## Data supplied
'''

`config.mk`:
```
export PLATFORM = sky130hd
export DESIGN_NAME = branch_resolve_unit
export DESIGN_NICKNAME = d
export VERILOG_FILES = /design/src/rtl/branch_resolve_unit.sv
export SDC_FILE = /design/constraint.sdc
export NUM_CORES = 1
export LEC_CHECK = 0
export BUFFER_PORTS_ARGS = -buffer_cell sky130_fd_sc_hd__buf_2
export CAP_MARGIN = 20
export CORE_ASPECT_RATIO = 0.75
export CORE_MARGIN = 4
export CORE_UTILIZATION = 40
export CTS_CLUSTER_DIAMETER = 50
export DETAILED_ROUTE_END_ITERATION = 7
export PLACE_DENSITY_LB_ADDON = 0.12
export SLEW_MARGIN = 15
export SYNTH_ARGS = -nofsm -noshare
export SYNTH_HDL_FRONTEND = slang
export SYNTH_SLANG_ARGS = --single-unit
```
`constraint.sdc`:
```
create_clock -name Clk -period 2.4 [get_ports Clk]
set_clock_uncertainty 0.1 [all_clocks]
set_input_delay 0.12 -clock Clk [delete_from_list [all_inputs] [get_ports Clk]]
set_output_delay 0.12 -clock Clk [all_outputs]
set_load 0.01 [all_outputs]
```
`src/rtl/branch_resolve_unit.sv`:
```
// Branch resolve unit: evaluates ID-stage branch conditions from Zero/Sign flags,
// issues a registered PC redirect with a multi-cycle flush, and keeps statistics.
module branch_resolve_unit #(
    parameter int ADDR_W       = 32,
    parameter int FLUSH_CYCLES = 1,
    parameter int CNT_W        = 16
) (
    input  logic              Clk,
    input  logic              Reset,
    input  logic              BrValid,
    input  logic [2:0]        BrOp,
    input  logic              OpsReady,
    input  logic              Zero,
    input  logic              Sign,
    input  logic [ADDR_W-1:0] BrTarget,
    input  logic [ADDR_W-1:0] RegTarget,
    output logic              BrAccept,
    output logic              Stall,
    output logic              PCSrc,
    output logic [ADDR_W-1:0] NewPC,
    output logic              Flush,
    output logic [CNT_W-1:0]  TakenCount,
    output logic [CNT_W-1:0]  NotTakenCount
);

    typedef enum logic [1:0] {
        S_IDLE,
        S_WAIT,
        S_REDIRECT
    } state_e;

    typedef enum logic [2:0] {
        OP_BEQ  = 3'd0,
        OP_BNE  = 3'd1,
        OP_BGTZ = 3'd2,
        OP_BLEZ = 3'd3,
        OP_BLTZ = 3'd4,
        OP_BGEZ = 3'd5,
        OP_J    = 3'd6,
        OP_JR   = 3'd7
    } br_op_e;

    localparam logic [2:0]       FLUSH_INIT = 3'(FLUSH_CYCLES);
    localparam logic [CNT_W-1:0] CNT_MAX    = '1;

    state_e              state_q, state_d;
    logic [2:0]          flush_cnt_q, flush_cnt_d;
    logic                redir_q, redir_d;
    logic [ADDR_W-1:0]   new_pc_q, new_pc_d;
    logic [CNT_W-1:0]    taken_cnt_q, taken_cnt_d;
    logic [CNT_W-1:0]    not_taken_cnt_q, not_taken_cnt_d;

    logic                br_taken;
    logic [ADDR_W-1:0]   br_target;
    logic                evaluate;

    // NOTE: every combinational output gets a default first so no path infers a latch.
    always_comb begin
        br_taken = 1'b0;
        unique case (br_op_e'(BrOp))
            OP_BEQ:  br_taken = Zero;
            OP_BNE:  br_taken = !Zero;
            OP_BGTZ: br_taken = !Sign && !Zero;
            OP_BLEZ: br_taken = Sign || Zero;
            OP_BLTZ: br_taken = Sign;
            OP_BGEZ: br_taken = !Sign;
            OP_J:    br_taken = 1'b1;
            OP_JR:   br_taken = 1'b1;
            default: br_taken = 1'b0;
        endcase
    end

    assign br_target = (br_op_e'(BrOp) == OP_JR) ? RegTarget : BrTarget;
    // The shadow instruction is being squashed during REDIRECT, so requests are ignored there.
    assign evaluate  = (state_q != S_REDIRECT) && BrValid && OpsReady;

    // NOTE: state registers use non-blocking assignments so all flops update together at the edge.
    always_ff @(posedge Clk or posedge Reset) begin
        if (Reset) begin
            state_q <= S_IDLE;
        end else begin
            state_q <= state_d;
        end
    end

    always_comb begin
        state_d = state_q;
        unique case (state_q)
            S_IDLE, S_WAIT: begin
                if (!BrValid) begin
                    state_d = S_IDLE;
                end else if (OpsReady) begin
                    state_d = br_taken ? S_REDIRECT : S_IDLE;
                end else begin
                    state_d = S_WAIT;
                end
            end
            S_REDIRECT: begin
                if (flush_cnt_q == 3'd1) begin
                    state_d = S_IDLE;
                end
            end
            default: state_d = S_IDLE;
        endcase
    end

    always_comb begin
        BrAccept = evaluate;
        Stall    = (state_q != S_REDIRECT) && BrValid && !OpsReady;
    end

    always_comb begin
        flush_cnt_d     = flush_cnt_q;
        redir_d         = redir_q;
        new_pc_d        = new_pc_q;
        taken_cnt_d     = taken_cnt_q;
        not_taken_cnt_d = not_taken_cnt_q;

        if (state_q == S_REDIRECT) begin
            flush_cnt_d = flush_cnt_q - 3'd1;
            if (flush_cnt_q == 3'd1) begin
                redir_d = 1'b0;
            end
        end else if (evaluate) begin
            if (br_taken) begin
                new_pc_d    = br_target;
                redir_d     = 1'b1;
                flush_cnt_d = FLUSH_INIT;
                if (taken_cnt_q != CNT_MAX) begin
                    taken_cnt_d = taken_cnt_q + CNT_W'(1);
                end
            end else if (not_taken_cnt_q != CNT_MAX) begin
                not_taken_cnt_d = not_taken_cnt_q + CNT_W'(1);
            end
        end
    end

    always_ff @(posedge Clk or posedge Reset) begin
        if (Reset) begin
            flush_cnt_q     <= '0;
            redir_q         <= 1'b0;
            new_pc_q        <= '0;
            taken_cnt_q     <= '0;
            not_taken_cnt_q <= '0;
        end else begin
            flush_cnt_q     <= flush_cnt_d;
            redir_q         <= redir_d;
            new_pc_q        <= new_pc_d;
            taken_cnt_q     <= taken_cnt_d;
            not_taken_cnt_q <= not_taken_cnt_d;
        end
    end

    // PCSrc and Flush share one flop so they can never disagree.
    assign PCSrc         = redir_q;
    assign Flush         = redir_q;
    assign NewPC         = new_pc_q;
    assign TakenCount    = taken_cnt_q;
    assign NotTakenCount = not_taken_cnt_q;

endmodule

```
==> results.cfg, run 1 <==
[logic_synthesis]
ys_warn_count = 0
mappedNetlistArea_mm2 = 0.00344
async_flop_share = 1.00
synthesis.instances = 325
ys_dominant_reg_cell = sky130_fd_sc_hd__dfrtp_1
ys_seq_elements = 70
synth-edff-count = 0
synth_seq_area_share = 0.510
synth.net_count = 402
synth.avg_cell_area_um2 = 10.6
synth.distinct_cells = 38

[power_and_ir_drop]
sw_frac_of_total = 0.313
power.share.sequential = 0.410
report.power.total_uw = 4280
p_leak_uw = 0.00272
cellInternalPower_uw = 2940
comb_power_share = 0.270
power_density_mw_per_mm2 = 851
ir_drop_v = 0.000527
total_switching_power_uw = 1340
power.clock.fraction = 0.320

[timing]
timing_worst_slew_pin_value_ns = 0.639
setup_viol_count_final = 0
max_slew_margin = 0.574
final_hold_slack_ns = -0.00441
max_clock_freq_ghz = 0.498
grt_setup_unrepaired = false
sum_of_negative_setup_slack_ns = 0
finalMaxSlewViolations = 0
hold_viol_final = 3
final.min_clock_period_ns = 2.01
finalCritPeriodShare = 0.837

[die]
start_util = 0.423
rows = 28
die_h_um = 88.3
num_io_pins = 141
fp.coreArea_mm2 = 0.00813
die_w_um = 115
floorplan.die_area_mm2 = 0.0102

[outcome]
failing_checks = negative hold slack
status = complete, but fails checks

[grt]
grt_antenna_before_repair = 0
grt.overflow.total = 0
grt_pass1_wl_mm = 14.4
track_usage = 0.180
number_of_global_route_vias_before_repair = 3068
grt_max_degree = 39

[worst_setup_path]
crit_path_max_incr_delay_ns = 0.39
path_cells = nor2b_1, nor2_1, nand3_2, nor4_1, mux2_1
worst-r2r-setup-slack_ns = 0.39
critPathSlowestCell = sky130_fd_sc_hd__dfrtp_1
reg2regPathDepth = 5
worst_ep_arrival_time_ns = 2.12
critical_path_peak_fanout = 10
worst_r2r_endpoint = TakenCount[12]
r2r-start = state_q[1]
timing.critical_path.to_type = flop
worstSetupStartpointType = flop
timing.critical_path.from = state_q[1]
endpoint = TakenCount[12]
timing.critical_path.required_ns = 2.51
criticalPathCategory = reg -> reg

[placement]
numPortBuffers = 140
gpl.final_weighted_congestion = 0.798
hpwlAfterDp_mm = 6.23

[clock_network]
ctsLongestPathBuffers = 2
tritoncts_num_sinks = 70
tritoncts = built
cts_root_buffer = sky130_fd_sc_hd__clkbuf_16
clk_pin_slew_worst_paths_ns = 0.05
cts_htree_levels = 3
cts-hold-fix-buffers = 43
cts-resized-gates = 0
postCtsSetupRepairBufs = 0
cts_buffers = 9
clk_latency_ns = 0.33

[drt]
route.vias.total = 3084
wirelength_mm = 8.77
via_per_inst = 4.93
wl_per_cell_um = 14.0
drt_pre_antenna_iters = 6
route.antenna.remaining_nets = 0
dr.first_iter.drc_count = 114
remaining_drc_errors = 0

[layout]
fin_nets = 593
commonest_cells_after_routing_fill_and_taps_aside = sky130_fd_sc_hd__buf_2, sky130_fd_sc_hd__dfrtp_1, sky130_fd_sc_hd__nand2_1
layout_commonest_cell = sky130_fd_sc_hd__buf_2
register_area_mm2 = 0.00175
multi_input_comb_area_mm2 = 0.00160
fillCellCount = 706
num_antenna_cells = 0
post_route_cells_drive_above_1_share = 0.342
areaGrowthSynthToFinish_pct = 46.5

[flow_run]
maxCapViolCount = 0

[worst_hold_path]
worst_hold_path_type = in -> reg
[through the flow]
stage,area [um^2],hold WS (ns),std cells,util,setup slack [ns]
after floorplan,3440,0.166,325,-,0.399
after global placement,4290,0.144,567,0.528,0.420
after detailed placement,4290,0.143,567,0.528,0.345
after CTS,5030,0.000322,626,0.619,0.374
after global routing,5030,0.00785,626,0.619,0.216
final,5030,-0.00441,626,0.619,0.391
[how the worst min path moves through the flow]
stage,to,from,cells past startpoint
floorplan,state_q[0],BrValid,2
global placement,NotTakenCount[12],Reset,2
detailed placement,NotTakenCount[13],Reset,2
CTS,NewPC[1],BrTarget[1],3
global route,NewPC[27],BrTarget[27],3
finish,NewPC[16],BrTarget[16],3
[power groups by stage]
stage / clock network, uW / registers (uW) / logic, uW
after floorplan: 0 / 1890 / 454
after global placement: 0 / 1760 / 1110
after detailed placement: 0 / 1770 / 1120
after CTS: 1410 / 1760 / 1180
after global routing: 1460 / 1810 / 1310
final: 1370 / 1750 / 1160
[layer usage]
metal / vias to the layer above / share of wire / global-route usage
met5: - / 0 / 0
met4: 0 / 0.012 / 0.0512
met3: 11 / 0.075 / 0.0608
met2: 97 / 0.48 / 0.293
met1: 1442 / 0.44 / 0.233
li1: 1534 / - / -
[cells in the mapped netlist (2+ instances only)]
cell type / instances / area share
sky130_fd_sc_hd__inv_1: 5 / 0.0055
sky130_fd_sc_hd__nand4_1: 6 / 0.011
sky130_fd_sc_hd__buf_2: 3 / 0.0044
sky130_fd_sc_hd__and4_1: 3 / 0.0076
sky130_fd_sc_hd__nor3b_1: 2 / 0.0044
sky130_fd_sc_hd__nand3_1: 17 / 0.025
sky130_fd_sc_hd__xor2_1: 18 / 0.046
sky130_fd_sc_hd__mux2i_1: 34 / 0.099
sky130_fd_sc_hd__nand3_2: 2 / 0.0058
sky130_fd_sc_hd__xnor2_1: 7 / 0.018
sky130_fd_sc_hd__nor2b_1: 3 / 0.0055
sky130_fd_sc_hd__nor4_1: 7 / 0.013
sky130_fd_sc_hd__ha_1: 4 / 0.015
sky130_fd_sc_hd__mux2_2: 3 / 0.0098
sky130_fd_sc_hd__nor2_1: 11 / 0.012
sky130_fd_sc_hd__dfrtp_1: 70 / 0.51
sky130_fd_sc_hd__mux2_1: 4 / 0.013
sky130_fd_sc_hd__nor3_1: 7 / 0.010
sky130_fd_sc_hd__nand2b_1: 5 / 0.0091
sky130_fd_sc_hd__clkbuf_1: 7 / 0.0076
sky130_fd_sc_hd__nor4_2: 4 / 0.015
sky130_fd_sc_hd__o21ai_0: 38 / 0.055
sky130_fd_sc_hd__nand2_1: 44 / 0.048
sky130_fd_sc_hd__and3_1: 6 / 0.011
sky130_fd_sc_hd__buf_6: 2 / 0.0066
[state kept, by name, summed over array words and instances, names as in the netlist]
register	count
NotTakenCount	16
Flush	1
flush_cnt_q	3
TakenCount	16
NewPC	32
state_q	2
[logic make-up (layout without fill, tap and decap cells)]
kind of cell | after synthesis | count (layout) | share of synthesized area
adders and majority gates | 4 | 4 | 0.0146
muxes | 41 | 41 | 0.122
DFF | 70 | 70 | 0.510
buffers and inverters | 18 | 214 | 0.0262
AOI/OAI and AO/OA | 44 | 44 | 0.0670
and+or+nand+nor | 123 | 123 | 0.197
xor gates and xnor gates | 25 | 25 | 0.0637
[critical path, delay by kind of cell (launching register included)]
kind | cells | cell delay (ns)
AND/OR/NAND/NOR | 4 | 1.05
flip-flops | 1 | 0.39
multiplexers | 1 | 0.35
[layout make-up]
type,count,share of cell area
Clock inverter,2,0.00771
Timing Repair Buffer,193,0.242
Inverter,5,0.00373
Multi-Input combinational cell,237,0.318
Clock buffer,14,0.0545
Sequential cell,70,0.348
Tap cell,105,0.0261
(Power assumes the default switching activity.)
==> inputs of run 2 (changes only) <==
==> constraint.sdc (replaced) <==
create_clock -name Clk -period 2 [get_ports Clk]
set_clock_uncertainty 0.1 [all_clocks]
set_input_delay 0.1 -clock Clk [delete_from_list [all_inputs] [get_ports Clk]]
set_output_delay 0.1 -clock Clk [all_outputs]
set_load 0.01 [all_outputs]
==> run 2 against run 1 <==
  * The flow now finishes without violations
  * Die area stayed put
  * First-iteration DRC count is 25% higher
  * Sequential share of layout area is 1.3 points lower
  * Sequential power is 19% higher
  * Critical path depth stayed put
  * Setup slack worse by 0.32 ns
  * Largest cell class unchanged
  * Largest power group unchanged
==> results.cfg, run 2 (synthesized netlist as in run 1, its figures left out) <==
[drt]
route.vias.total = 3159
dr.first_iter.drc_count = 142
wl_per_cell_um = 15.0
drt_pre_antenna_iters = 4
wirelength_mm = 9.58
route.antenna.remaining_nets = 0
via_per_inst = 4.94
remaining_drc_errors = 0

[timing]
hold_viol_final = 0
setup_viol_count_final = 0
finalCritPeriodShare = 0.964
final.min_clock_period_ns = 1.93
finalMaxSlewViolations = 0
max_slew_margin = 0.652
max_clock_freq_ghz = 0.518
timing_worst_slew_pin_value_ns = 0.523
layout_setup_ws_ns = 0.0713

[worst_setup_path]
timing.critical_path.to_type = flop
worstSetupStartpointType = flop
timing.critical_path.required_ns = 2.10
critical_path_peak_fanout = 8
path_cells = nor2b_1, nor2_2, nand3_2, nor4_1, mux2_1
criticalPathCategory = reg -> reg
worst_ep_arrival_time_ns = 2.03
critPathSlowestCell = sky130_fd_sc_hd__dfrtp_1
crit_path_max_incr_delay_ns = 0.40

[layout]
largest_reg_flops = 32
final_core_area_utilization = 0.643
layout_commonest_cell = sky130_fd_sc_hd__buf_2
commonest_cells_after_routing_fill_and_taps_aside = sky130_fd_sc_hd__buf_2, sky130_fd_sc_hd__dfrtp_1, sky130_fd_sc_hd__dlygate4sd3_1
fin_cells = 640
post_route_cells_drive_above_1_share = 0.358
fin_nets = 606
areaGrowthSynthToFinish_pct = 52.2

[placement]
gpl.final_weighted_congestion = 0.887
preCtsSetupSlack_ns = -0.0477
placed_cells = 573
hpwlAfterDp_mm = 6.49
numPortBuffers = 140

[power_and_ir_drop]
cellInternalPower_uw = 3850
total_switching_power_uw = 1640
power_density_mw_per_mm2 = 1050
p_leak_uw = 0.00281
power.clock.fraction = 0.350
comb_power_share = 0.271
ir_drop_v = 0.000521
power.share.sequential = 0.379
sw_frac_of_total = 0.298

[die]
start_util = 0.423
die_h_um = 88.3
floorplan.die_area_mm2 = 0.0102
rows = 28
num_io_pins = 141
fp.coreArea_mm2 = 0.00813
die_w_um = 115

[grt]
number_of_global_route_vias_before_repair = 3091
track_usage = 0.191
grt_pass1_wl_mm = 15.2
grt_antenna_before_repair = 0
grt.overflow.total = 0
grt_max_degree = 52

[flow_run]
maxCapViolCount = 0

[worst_hold_path]
worst_hold_path_type = in -> reg

[clock_network]
clk_latency_ns = 0.32
clk_pin_slew_worst_paths_ns = 0.05
ctsLongestPathBuffers = 2
cts_htree_levels = 3
cts_buffers = 9
tritoncts_num_sinks = 70
tritoncts = built
cts_root_buffer = sky130_fd_sc_hd__clkbuf_16

[outcome]
status = finished clean
run 2: cell types whose count changed in the layout (fill, tap and decap cells not counted), moves of 2 or more:
cell | previous run | this run
sky130_fd_sc_hd__dlygate4sd3_1 | 43 | 50
sky130_fd_sc_hd__clkbuf_8 | 3 | 0
sky130_fd_sc_hd__nor4_1 | 7 | 5
sky130_fd_sc_hd__buf_4 | 9 | 15
sky130_fd_sc_hd__bufinv_16 | 1 | 4
sky130_fd_sc_hd__nor4_2 | 4 | 6
run 2: layout make-up:
| class | instances | area [um^2] |
|---|---|---|
| fillers | 678 | 2900 |
| flip-flops and latches | 70 | 1750 |
| multi-input cells | 237 | 1630 |
| repair buffers | 206 | 1330 |
| clock buffers | 10 | 229 |
| clock inverters | 6 | 134 |
| well taps | 105 | 131 |
| inverters | 5 | 18.8 |
| diodes | 1 | 2.50 |
run 2: layer usage:
metal,track usage,vias to the layer above,share of wire
li1,-,1568,-
met1,0.260,1468,0.42
met2,0.302,111,0.49
met3,0.0560,12,0.071
met4,0.0512,0,0.013
met5,0,-,0
run 2: final timing paths:
kind	startpoint	end	slack [ns]	depth (start not counted)
worst min register to register	NewPC[19]	NewPC[19]	0.37	2
worst max-delay path	state_q[1]	TakenCount[15]	0.07	5
max in group asynchronous	Reset	NewPC[30]	0.90	4
worst max register to register	state_q[1]	TakenCount[15]	0.07	5
worst min-delay path	BrTarget[3]	NewPC[3]	0.004	3
min in group asynchronous	Reset	NewPC[26]	0.27	3
run 2: stage by stage:
stage	hold WS, ns	setup TNS [ns]	power [uW]	cell area (um^2)
after floorplan	0.146	0	2820	3440
after global placement	0.0382	0	3460	4340
after detailed placement	0.0399	-0.142	3500	4340
after CTS	0.000121	0	5550	5190
after global routing	0.00282	-0.00677	5840	5230
final	0.00374	0	5490	5230
run 2: critical path: cells and delay by family, from the launching register on:
| kind | cells | cell delay (ns) |
|---|---|---|
| flops | 1 | 0.40 |
| mux | 1 | 0.37 |
| simple gates | 4 | 0.94 |
run 2: power groups by stage:
stage	Combinational, uW	Sequential, uW	Clock [uW]
floorplan	545	2270	0
global placement	1380	2080	0
finish	1490	2080	1920
CTS	1500	2080	1970
detailed placement	1410	2100	0
global route	1670	2140	2030
run 2: what timing repair did:
item,CTS,global route
endpoints found under the setup margin,1,11
endpoints found under the hold margin,44,1
hold buffers,49,1
setup buffers,0,0
pin swaps,1,0
gates resized for setup,0,5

'''

## Exercise goal
Say how many lines of the material above contain the string "NOTE". Write nothing but the number.

## Exercise solution
2